Sunday, May 12, 2019

By grace...

This week here at W2W Ministries, we are doing a series called "What’s True About You!" Each day our writers will share their testimony of what God has done in their life, and what’s true about them. We're doing a beautiful Dayspring giveaway which includes Holley Gerth’s new book, “What’s True About You”, a journal, and a journaling kit. Be sure to enter by clicking HERE. 


I have always loved Jesus. From my earliest memories He was very real to me. I was so young that I can't remember the first time that I asked Him to forgive me of my sins and to come into my heart. I do remember asking Him into my heart repeatedly whenever I felt that I had done something wrong or when there was an "altar call" at church or a question of "who wants to give their heart to Jesus?" in Sunday School class. My sensitive spirit, tender conscience, and the lack of teaching on assurance of salvation in the churches we attended contributed to this. I also didn't fully understand salvation by grace. When I failed at being good enough, I'd just go back to square one and get saved again!

In spite of my lack of full understanding, Jesus and I had a strong friendship. You've heard of children having invisible friends?  When my best friend moved across town and no longer walked to school with me, I used to imagine Jesus walking to school with me instead. I guess you could say that Jesus was my invisible friend. He was also my confidant. Things between Mama and Daddy weren't good, and while I sensed it more than understood it, I would lay in bed at night and talk to Jesus about all my worries and fears.

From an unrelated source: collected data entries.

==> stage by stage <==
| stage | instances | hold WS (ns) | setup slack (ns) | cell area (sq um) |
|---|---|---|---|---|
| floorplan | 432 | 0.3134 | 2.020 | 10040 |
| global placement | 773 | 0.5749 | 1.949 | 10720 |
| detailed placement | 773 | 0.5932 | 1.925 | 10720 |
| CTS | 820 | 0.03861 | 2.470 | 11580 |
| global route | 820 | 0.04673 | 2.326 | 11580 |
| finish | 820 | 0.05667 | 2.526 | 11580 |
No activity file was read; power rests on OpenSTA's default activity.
$ cat src/rtl/svm_voice_pool.sv
// voice activity flags, first-free voice search and active voice counter
`timescale 1ns / 1ps
module svm_voice_pool #(
   parameter int NUM_VOICES = svm_pkg::DEF_NUM_VOICES,
   parameter int VW         = 3,
   parameter int CW         = 4
) (
   input  logic                    clock,
   input  logic                    reset,
   input  svm_pkg::pool_cmd_type   cmd,
   input  logic [VW-1:0]           release_idx,
   output logic                    free_found,
   output logic [VW-1:0]           free_idx,
   output logic [NUM_VOICES-1:0]   active_vec,
   output logic [CW-1:0]           active_count
);
   import svm_pkg::*;

   logic [NUM_VOICES-1:0] active_ff, active_in;
   logic [CW-1:0]         count_ff, count_in;

   // lowest inactive slot wins
   always_comb begin
      free_found = 1'b0;
      free_idx   = '0;
      for (int v = NUM_VOICES - 1; v >= 0; v--) begin
         if (!active_ff[v]) begin
            free_found = 1'b1;
            free_idx   = VW'(v);
         end
      end
   end

   // flag and count updates
   always_comb begin
      active_in = active_ff;
      count_in  = count_ff;
      if (cmd.start) begin
         active_in[free_idx] = 1'b1;
      end
      if (cmd.release_voice) begin
         active_in[release_idx] = 1'b0;
      end
      if (cmd.start && !cmd.release_voice) begin
         count_in = count_ff + 1'b1;
      end else if (!cmd.start && cmd.release_voice) begin
         count_in = count_ff - 1'b1;
      end
   end

   always_ff @(posedge clock) begin
      if (reset) begin
         active_ff <= '0;
         count_ff  <= '0;
      end else begin
         active_ff <= active_in;
         count_ff  <= count_in;
      end
   end

   assign active_vec   = active_ff;
   assign active_count = count_ff;

   // counter tracks the flags
   a_count_matches: assert property (@(posedge clock) disable iff (reset)
      count_ff == CW'($countones(active_ff)))
      else $error("active voice count out of step with flags");

   // a start is only issued when a slot is free
   a_start_has_slot: assert property (@(posedge clock) disable iff (reset)
      cmd.start |-> free_found)
      else $error("voice start with a full pool");

   // only a playing voice is released
   a_release_active: assert property (@(posedge clock) disable iff (reset)
      cmd.release_voice |-> active_ff[release_idx])
      else $error("release of an inactive voice");

endmodule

When I was in fourth grade Daddy left Mama and us kids. Shortly afterward, we began to attend a a little church in the next town over. That church became our support system. They loved our little broken family into wholeness. I could go on and on about various milestones in my relationship with Christ that happened in the following years, but perhaps the most significant one happened when I was about sixteen years old. I read the book by Fritz Ridenour, How to be a Christian Without Being Religious. It is a study on the book of Romans. I finally understood that I could do nothing to earn or deserve my salvation, it was a free gift of God by grace. I also grew to understand that God doesn't cut me out of His family whenever I mess up. I learned that I didn't have to go back to square one, I just needed to repent and to keep moving forward. What an "ah ha" moment that was for me!

That was forty five years ago, and I've had many, many "ah ha" moments in my relationship with God since then. I get excited just thinking about all that God has taught me and brought me through. He has been so good, so kind, so patient, so tender and so loving to me. And all these years later, He's still my "invisible friend" that walks with me and the One I talk to about anything and everything.




2 comments:

  1. Oh yes... I remember walking in on my daughter when she was itty bitty as she sat on her bed, crisscross applesauce, and chatted with Jesus -her invisible friend! Thank goodness, she never really outgrew that!